Daily: Move on from “What if?”
October 4, 2012
“What if?”
Like many others, I often find myself asking this question. What if I had chosen a different major? Or a different school? What if I had never met so-and-so? It’s easy to be trapped by these questions and guilt. We are often advised to live our lives with no regrets, especially by older generations. Is it possible?
As a junior, I have begun to feel the imminent reality of graduation and the future. Admittedly, this overwhelmed me at the beginning of the year. I panicked about whether I had chosen the right major or not. This was mostly due to the fact that I had zero desire to go to graduate school (which is arguably necessary being an English major), and I also couldn’t picture being content with one job or career for which my undergraduate studies had supposedly prepared me.
Truthfully, I wanted to open a coffee shop. As great as my experience has been at Iowa State, I wanted to get out of Iowa and move somewhere new and begin a grand adventure. I had already “chosen my adventure” at Iowa State, and I needed a new one. I began to regret the time I had seemingly wasted at college when I bounced around from major to major. I tried history, Spanish, German and linguistics, and I finally decided on English. And I hit a point when I thought I thought I should simply quit “wasting time” and drop out, so I could pursue my dreams.
Luckily, I was able to take time to consider my decisions that had led me to this point, and I realized that I could have this dream and be happy with all the things I had done to get to this point in my life. My best friend Kate and I began planning on opening a coffee shop after we graduate next December. Of course, we are still figuring out the details, and making this dream happen will take a lot of work. But I am happy to look toward the future and move on.

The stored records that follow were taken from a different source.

==> src/rtl/mem_stage_lsu.sv <==
// MEM-stage load/store unit: single-outstanding data-memory handshake,
// store lane alignment, load formatting and the MEM/WB pipeline register.
module mem_stage_lsu #(
    parameter int XLEN   = 32,
    parameter int ADDR_W = 32
) (
    input  logic              clk,
    input  logic              rst_n,
    input  logic              valid_EXMEM,
    input  logic [XLEN-1:0]   alu_result_EXMEM,
    input  logic [XLEN-1:0]   rs2_data_EXMEM,
    input  logic [4:0]        rd_EXMEM,
    input  logic [2:0]        funct3_EXMEM,
    input  logic              store_flag_EXMEM,
    input  logic              load_flag_EXMEM,
    input  logic              reg_write_EXMEM,
    input  logic              forward_mem,
    output logic              dmem_req,
    output logic              dmem_we,
    output logic [ADDR_W-1:0] dmem_addr,
    output logic [3:0]        dmem_be,
    output logic [XLEN-1:0]   dmem_wdata,
    input  logic              dmem_ready,
    input  logic [XLEN-1:0]   dmem_rdata,
    output logic              stall_mem,
    output logic              misaligned_exc,
    output logic              valid_MEMWB,
    output logic              reg_write_MEMWB,
    output logic              load_flag_MEMWB,
    output logic [4:0]        rd_MEMWB,
    output logic [XLEN-1:0]   result_MEMWB
);

    typedef enum logic {IDLE, REQ} state_t;

    state_t state_q, state_d;

    // Request registers, stable for the whole REQ phase
    logic [ADDR_W-1:0] req_addr_q,  req_addr_d;
    logic [1:0]        req_off_q,   req_off_d;
    logic [2:0]        req_f3_q,    req_f3_d;
    logic [4:0]        req_rd_q,    req_rd_d;
    logic              req_store_q, req_store_d;
    logic [3:0]        req_be_q,    req_be_d;
    logic [XLEN-1:0]   req_wdata_q, req_wdata_d;

    // MEM/WB register
    logic              wb_valid_q, wb_valid_d;
    logic              wb_rw_q,    wb_rw_d;
    logic              wb_lf_q,    wb_lf_d;
    logic [4:0]        wb_rd_q,    wb_rd_d;
    logic [XLEN-1:0]   wb_res_q,   wb_res_d;

    logic            mem_op;
    logic            misaligned;
    logic            stall_raw;
    logic            misal_raw;
    logic [XLEN-1:0] store_src;
    logic [XLEN-1:0] lane_wdata;
    logic [3:0]      lane_be;
    logic [XLEN-1:0] rd_shifted;
    logic [XLEN-1:0] load_fmt;

    assign mem_op    = valid_EXMEM & (store_flag_EXMEM | load_flag_EXMEM);
    // MEM/WB still holds the older instruction during the accept cycle
    assign store_src = forward_mem ? wb_res_q : rs2_data_EXMEM;

    // Alignment check on the effective address
    always_comb begin
        misaligned = 1'b0;
        case (funct3_EXMEM[1:0])
            2'b01:   misaligned = alu_result_EXMEM[0];
            2'b10:   misaligned = (alu_result_EXMEM[1:0] != 2'b00);
            default: misaligned = 1'b0;
        endcase
    end

    // Store data replication and byte-enable generation
    always_comb begin
        lane_wdata = store_src;
        lane_be    = 4'b1111;
        if (store_flag_EXMEM) begin
            case (funct3_EXMEM[1:0])
                2'b00: begin
                    lane_wdata = {(XLEN/8){store_src[7:0]}};
                    lane_be    = 4'b0001 << alu_result_EXMEM[1:0];
                end
                2'b01: begin
                    lane_wdata = {(XLEN/16){store_src[15:0]}};
                    lane_be    = alu_result_EXMEM[1] ? 4'b1100 : 4'b0011;
                end
                default: begin
                    lane_wdata = store_src;
                    lane_be    = 4'b1111;
                end
            endcase
        end
    end

    // Load lane selection and sign/zero extension
    always_comb begin
        rd_shifted = dmem_rdata >> {req_off_q, 3'b000};
        case (req_f3_q)
            3'b000:  load_fmt = {{(XLEN-8){rd_shifted[7]}}, rd_shifted[7:0]};
            3'b100:  load_fmt = {{(XLEN-8){1'b0}}, rd_shifted[7:0]};
            3'b001:  load_fmt = {{(XLEN-16){rd_shifted[15]}}, rd_shifted[15:0]};
            3'b101:  load_fmt = {{(XLEN-16){1'b0}}, rd_shifted[15:0]};
            default: load_fmt = dmem_rdata;
        endcase
    end

    // Next-state, request capture and MEM/WB update
    always_comb begin
        state_d     = state_q;
        req_addr_d  = req_addr_q;
        req_off_d   = req_off_q;
        req_f3_d    = req_f3_q;
        req_rd_d    = req_rd_q;
        req_store_d = req_store_q;
        req_be_d    = req_be_q;
        req_wdata_d = req_wdata_q;
        wb_valid_d  = wb_valid_q;
        wb_rw_d     = wb_rw_q;
        wb_lf_d     = wb_lf_q;
        wb_rd_d     = wb_rd_q;
        wb_res_d    = wb_res_q;
        stall_raw   = 1'b0;
        misal_raw   = 1'b0;
        case (state_q)
            IDLE: begin
                if (mem_op) begin
                    wb_valid_d = 1'b0;
                    wb_rw_d    = 1'b0;
                    wb_lf_d    = 1'b0;
                    wb_rd_d    = '0;
                    wb_res_d   = '0;
                    if (misaligned) begin
                        misal_raw = 1'b1;
                    end else begin
                        stall_raw   = 1'b1;
                        req_addr_d  = {alu_result_EXMEM[ADDR_W-1:2], 2'b00};
                        req_off_d   = alu_result_EXMEM[1:0];
                        req_f3_d    = funct3_EXMEM;
                        req_rd_d    = rd_EXMEM;
                        req_store_d = store_flag_EXMEM;
                        req_be_d    = lane_be;
                        req_wdata_d = lane_wdata;
                        state_d     = REQ;
                    end
                end else begin
                    wb_valid_d = valid_EXMEM;
                    wb_rw_d    = reg_write_EXMEM;
                    wb_lf_d    = load_flag_EXMEM;
                    wb_rd_d    = rd_EXMEM;
                    wb_res_d   = alu_result_EXMEM;
                end
            end
            REQ: begin
                if (dmem_ready) begin
                    state_d    = IDLE;
                    wb_valid_d = 1'b1;
                    wb_rd_d    = req_rd_q;
                    if (req_store_q) begin
                        wb_rw_d  = 1'b0;
                        wb_lf_d  = 1'b0;
                        wb_res_d = '0;
                    end else begin
                        wb_rw_d  = (req_rd_q != 5'd0);
                        wb_lf_d  = 1'b1;
                        wb_res_d = load_fmt;
                    end
                end else begin
                    stall_raw = 1'b1;
                end
            end
            default: state_d = IDLE;
        endcase
    end

    // FSM state register
    always_ff @(posedge clk or negedge rst_n) begin
        if (!rst_n) state_q <= IDLE;
        else        state_q <= state_d;
    end

    // Request and MEM/WB registers
    always_ff @(posedge clk or negedge rst_n) begin
        if (!rst_n) begin
            req_addr_q  <= '0;
            req_off_q   <= '0;
            req_f3_q    <= '0;
            req_rd_q    <= '0;
            req_store_q <= 1'b0;
            req_be_q    <= '0;
            req_wdata_q <= '0;
            wb_valid_q  <= 1'b0;
            wb_rw_q     <= 1'b0;
            wb_lf_q     <= 1'b0;
            wb_rd_q     <= '0;
            wb_res_q    <= '0;
        end else begin
            req_addr_q  <= req_addr_d;
            req_off_q   <= req_off_d;
            req_f3_q    <= req_f3_d;
            req_rd_q    <= req_rd_d;
            req_store_q <= req_store_d;
            req_be_q    <= req_be_d;
            req_wdata_q <= req_wdata_d;
            wb_valid_q  <= wb_valid_d;
            wb_rw_q     <= wb_rw_d;
            wb_lf_q     <= wb_lf_d;
            wb_rd_q     <= wb_rd_d;
            wb_res_q    <= wb_res_d;
        end
    end

    // Combinational outputs are forced low while reset is held
    assign stall_mem       = rst_n & stall_raw;
    assign misaligned_exc  = rst_n & misal_raw;
    assign dmem_req        = (state_q == REQ);
    assign dmem_we         = (state_q == REQ) & req_store_q;
    assign dmem_addr       = req_addr_q;
    assign dmem_be         = req_be_q;
    assign dmem_wdata      = req_wdata_q;
    assign valid_MEMWB     = wb_valid_q;
    assign reg_write_MEMWB = wb_rw_q;
    assign load_flag_MEMWB = wb_lf_q;
    assign rd_MEMWB        = wb_rd_q;
    assign result_MEMWB    = wb_res_q;

endmodule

Sharing dreams and talking through decisions is vital, and we have potential to inspire each other and help each other realize our hopes and goals for the future.

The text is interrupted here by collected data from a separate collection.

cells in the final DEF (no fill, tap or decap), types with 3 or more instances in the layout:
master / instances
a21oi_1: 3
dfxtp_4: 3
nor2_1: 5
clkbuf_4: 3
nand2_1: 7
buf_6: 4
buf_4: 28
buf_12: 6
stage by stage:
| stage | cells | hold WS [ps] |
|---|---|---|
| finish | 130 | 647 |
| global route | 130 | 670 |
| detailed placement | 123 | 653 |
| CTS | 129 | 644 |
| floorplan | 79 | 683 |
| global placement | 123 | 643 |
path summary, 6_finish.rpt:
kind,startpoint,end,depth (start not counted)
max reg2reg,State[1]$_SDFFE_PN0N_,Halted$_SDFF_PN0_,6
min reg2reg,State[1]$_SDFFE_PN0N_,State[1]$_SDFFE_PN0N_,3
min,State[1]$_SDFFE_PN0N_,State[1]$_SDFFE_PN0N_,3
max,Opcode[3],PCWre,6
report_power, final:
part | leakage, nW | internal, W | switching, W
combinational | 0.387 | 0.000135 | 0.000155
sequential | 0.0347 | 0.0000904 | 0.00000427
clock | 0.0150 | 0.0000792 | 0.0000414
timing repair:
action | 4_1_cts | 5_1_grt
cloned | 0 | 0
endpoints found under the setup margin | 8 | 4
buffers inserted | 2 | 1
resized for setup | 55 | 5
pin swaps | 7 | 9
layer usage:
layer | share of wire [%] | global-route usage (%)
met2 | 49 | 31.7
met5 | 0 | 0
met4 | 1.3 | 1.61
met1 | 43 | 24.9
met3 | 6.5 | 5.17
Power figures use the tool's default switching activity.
**src/rtl/dac_spi_serializer.sv**
```systemverilog
// Serializes 8-bit sine samples into 16-bit SPI frames for a 12-bit DAC.
// A one-entry hold buffer decouples the producer from the SPI frame timing.
module dac_spi_serializer #(
    parameter int CLK_DIV = 4,
    parameter int DATA_W  = 8,
    parameter int FRAME_W = 16
) (
    input  logic              clk,
    input  logic              rst,
    input  logic [DATA_W-1:0] sample_in,
    input  logic              sample_valid,
    output logic              sample_ready,
    output logic              dac_sync_n,
    output logic              dac_sclk,
    output logic              dac_din,
    output logic              busy,
    output logic              overrun
);

    localparam int DIV_W = $clog2(CLK_DIV) + 1;
    localparam int PAD_W = FRAME_W - 4 - DATA_W;
    localparam logic [DIV_W-1:0] HALF_LAST = DIV_W'(CLK_DIV - 1);
    localparam logic [DIV_W-1:0] GAP_LAST  = DIV_W'(2 * CLK_DIV - 1);
    localparam logic [3:0]       BIT_FIRST = 4'(FRAME_W - 1);

    typedef enum logic [1:0] {IDLE, SHIFT, GAP} state_t;

    state_t             state_q, state_d;
    logic [DATA_W-1:0]  hold_q, hold_d;
    logic               hold_valid_q, hold_valid_d;
    logic               ready_q, ready_d;
    logic               overrun_q, overrun_d;
    logic [FRAME_W-1:0] shreg_q, shreg_d;
    logic [3:0]         bit_q, bit_d;
    logic [DIV_W-1:0]   div_q, div_d;
    logic               sync_q, sync_d;
    logic               sclk_q, sclk_d;
    logic               din_q, din_d;
    logic               busy_q, busy_d;
    logic [FRAME_W-1:0] frame;

    // Control nibble 0000 (normal mode), sample left-justified in the 12-bit code.
    assign frame = {4'b0000, hold_q, {PAD_W{1'b0}}};

    always_ff @(posedge clk or posedge rst) begin
        if (rst) begin
            state_q      <= IDLE;
            hold_q       <= '0;
            hold_valid_q <= 1'b0;
            ready_q      <= 1'b1;
            overrun_q    <= 1'b0;
            shreg_q      <= '0;
            bit_q        <= '0;
            div_q        <= '0;
            sync_q       <= 1'b1;
            sclk_q       <= 1'b1;
            din_q        <= 1'b0;
            busy_q       <= 1'b0;
        end else begin
            state_q      <= state_d;
            hold_q       <= hold_d;
            hold_valid_q <= hold_valid_d;
            ready_q      <= ready_d;
            overrun_q    <= overrun_d;
            shreg_q      <= shreg_d;
            bit_q        <= bit_d;
            div_q        <= div_d;
            sync_q       <= sync_d;
            sclk_q       <= sclk_d;
            din_q        <= din_d;
            busy_q       <= busy_d;
        end
    end

    always_comb begin
        state_d      = state_q;
        hold_d       = hold_q;
        hold_valid_d = hold_valid_q;
        overrun_d    = overrun_q;
        shreg_d      = shreg_q;
        bit_d        = bit_q;
        div_d        = div_q;
        sync_d       = sync_q;
        sclk_d       = sclk_q;
        din_d        = din_q;
        busy_d       = busy_q;

        unique case (state_q)
            IDLE: begin
                if (hold_valid_q) begin
                    hold_valid_d = 1'b0;
                    shreg_d      = frame;
                    din_d        = frame[FRAME_W-1];
                    sync_d       = 1'b0;
                    sclk_d       = 1'b1;
                    busy_d       = 1'b1;
                    bit_d        = BIT_FIRST;
                    div_d        = '0;
                    state_d      = SHIFT;
                end
            end
            SHIFT: begin
                if (div_q == HALF_LAST) begin
                    div_d = '0;
                    if (sclk_q) begin
                        sclk_d = 1'b0;
                    end else if (bit_q == 4'd0) begin
                        sclk_d  = 1'b1;
                        sync_d  = 1'b1;
                        din_d   = 1'b0;
                        state_d = GAP;
                    end else begin
                        // DIN only moves together with the SCLK rising edge.
                        sclk_d  = 1'b1;
                        bit_d   = bit_q - 4'd1;
                        din_d   = shreg_q[FRAME_W-2];
                        shreg_d = shreg_q << 1;
                    end
                end else begin
                    div_d = div_q + DIV_W'(1);
                end
            end
            GAP: begin
                if (div_q == GAP_LAST) begin
                    div_d   = '0;
                    busy_d  = 1'b0;
                    state_d = IDLE;
                end else begin
                    div_d = div_q + DIV_W'(1);
                end
            end
            default: state_d = IDLE;
        endcase

        // ready_q mirrors !hold_valid_q, so accept and drain never coincide.
        if (sample_valid) begin
            if (ready_q) begin
                hold_d       = sample_in;
                hold_valid_d = 1'b1;
            end else begin
                overrun_d = 1'b1;
            end
        end
        ready_d = !hold_valid_d;
    end

    assign sample_ready = ready_q;
    assign dac_sync_n   = sync_q;
    assign dac_sclk     = sclk_q;
    assign dac_din      = din_q;
    assign busy         = busy_q;
    assign overrun      = overrun_q;

endmodule
```
**config.mk**
```make
export PLATFORM = sky130hd
export DESIGN_NAME = dac_spi_serializer
export DESIGN_NICKNAME = d
export VERILOG_FILES = /design/src/rtl/dac_spi_serializer.sv
export SDC_FILE = /design/constraint.sdc
export NUM_CORES = 1
export LEC_CHECK = 0
export CAP_MARGIN = 20
export CORE_MARGIN = 3
export CORE_UTILIZATION = 35
export CTS_CLUSTER_DIAMETER = 200
export DETAILED_ROUTE_END_ITERATION = 7
export GPL_ROUTABILITY_DRIVEN = 0
export REMOVE_ABC_BUFFERS = 1
export SLEW_MARGIN = 25
export SYNTH_ARGS = -nofsm -noshare
export SYNTH_HDL_FRONTEND = slang
export SYNTH_SLANG_ARGS = --single-unit
```
**constraint.sdc**
```tcl
create_clock -name clk -period 2.2 [get_ports clk]
set_clock_uncertainty 0.2 [all_clocks]
set_input_delay 0.22 -clock clk [delete_from_list [all_inputs] [get_ports clk]]
set_output_delay 0.22 -clock clk [all_outputs]
set_load 0.005 [all_outputs]
```
==> flow_summary.yaml, run 1 <==
status:
  status: "finished clean"
synthesis:
  synth_cell_types: 34
  syn_area_um2: 1760
  synth.area.top_cells: "dfrtp_1 (46%), ha_1 (6.4%), mux2_2 (5.8%)"
  synthCells: 162
  yosysWarnings: 0
  ys_ff_latch: 35
  syn_area_per_cell_um2: 10.8
  synth_top_area_frac: 0.456
  yosysTopAreaCell: "dfrtp_1"
  ys_seq_area_frac: 0.501
final_layout:
  nets: 204
  drive_above_1_share: 0.184
  synthToLayoutAreaGrowth_pct: 19.8
  design_area_um2: 2100
  antennaDiodeCount: 0
  final_core_util: 0.440
floorplan:
  die_h_um: 76.8
  initial_utilization: 0.367
  die_width_um: 76.8
  die_area_um2: 5910
  core_um2: 4790
  row_count: 25
  boundaryPins: 17
sta:
  fmax_mhz: 492
  worst_slack_ns: 0.168
  period_needed_ns: 2.03
  rsz0062_at_grt: "no"
  finalSetupViolations: 0
  hold_viol: 0
  drv_slew: 0
  fin_crit_sh: 0.924
  worstMarginPinSlew_ns: 0.455
  maxSlewHeadroom: 0.695
routing:
  avgViaCountPerCell: 4.70
  drt_iter0_drc: 62
  routedWlPerCell_um: 12.3
  drt_wl_total_um: 3090
  via_count: 1185
  drc: 0
  first_pass_iters: 4
  postRouteAntennaNets: 0
min_path:
  hp-class: "input port to asynchronous set/reset pin"
clock_network:
  cts_buffers: 5
  htree_levels: 2
  cts_setup_buffers: 0
  cts-root-buf: "clkbuf_8"
  cts_tree: "done"
  clk_pin_slew_ns: 0.08
  holdBufCountCts: 0
  ctsResizeCount: 0
  clock_sinks: 35
  clock_path_buffers: 2
  insertion_delay_ns: 0.28
placement:
  hpwl_um: 2290
  port_buffers: 16
  pre_cts_slack_ns: 0.180
  dpl_cell_area_um2: 2000
global_routing:
  globalRouteOverflowTotal: 0
  grt_pass1_vias: 1244
  use_met2: 0.200
  grt_max_degree: 36
  antenna_found_initial: 0
  grt.total_usage: 0.113
  grt_util_met3: 0.0258
  grt_first_pass_wirelength_um: 5510
  use_met1: 0.138
  grt.busiest_layer: "met2"
pwr:
  p_per_area_nw_per_um2: 637
  ir_drop_v: 0.000328
  power_mw: 1.34
  power.leakage_nw: 0.945
job:
  maxCapViolations: 0
worst_setup_path:
  worst-setup-path-type: "register to register"
  crit_slowest_cell: "dfrtp_1"
  max_stage_delay_ns: 0.42
  end_kind: "register"
  crit_family: "adder cells"
  start_kind: "register"
  cp_common_cell: "ha_1"
  crit_path_max_fanout: 5
  worstPathRequired_ns: 2.17
  path_buf_inv: 0
  critPathArrivalTime_ns: 2.00
  cp_cell_sequence: "ha_1, ha_1, nand2b_1, a21oi_1, nand3_1, mux2_1"
## area by class of cell
class | count | area, um2
Tap cell | 67 | 83.8
Sequential cell | 35 | 880
Clock buffer | 8 | 100
Inverter | 20 | 75.1
Timing Repair Buffer | 20 | 203
Multi-Input combinational cell | 102 | 763
Fill cell | 449 | 2680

I recently read an interesting story about decision-making in college in a blog post titled “The Regret Fallacy.” The author, Dan Shipper, also happens to be a college junior, and he wrote about a conversation he had with an old teacher and mentor.
He posed the question of whether he should stay in school or drop out. He was concerned about missing opportunities and how he would live with his decisions about the future. The conversation then turned to the subject of regret. Shipper explained that he had read that you end up “regretting the things that you don’t do, rather than the things that you do.”
So regrets come from times when you decide not to do something.
His teacher and mentor countered this statement by asking, “But isn’t every decision not to do something also a decision to do something else in disguise?” With this question, the older man pointed out the meaningless distinction. Of course there are right decisions and there are wrong decisions, but we can’t always know which is which. Sometimes we simply have to decide and see where the path leads us.
The turning point of their conversation was when Shipper’s mentor explained regret is a function of hindsight. Since we can’t see into the future, we never have the benefit of hindsight, so it doesn’t make any sense to judge decisions made without the benefit of hindsight and beat yourself up emotionally.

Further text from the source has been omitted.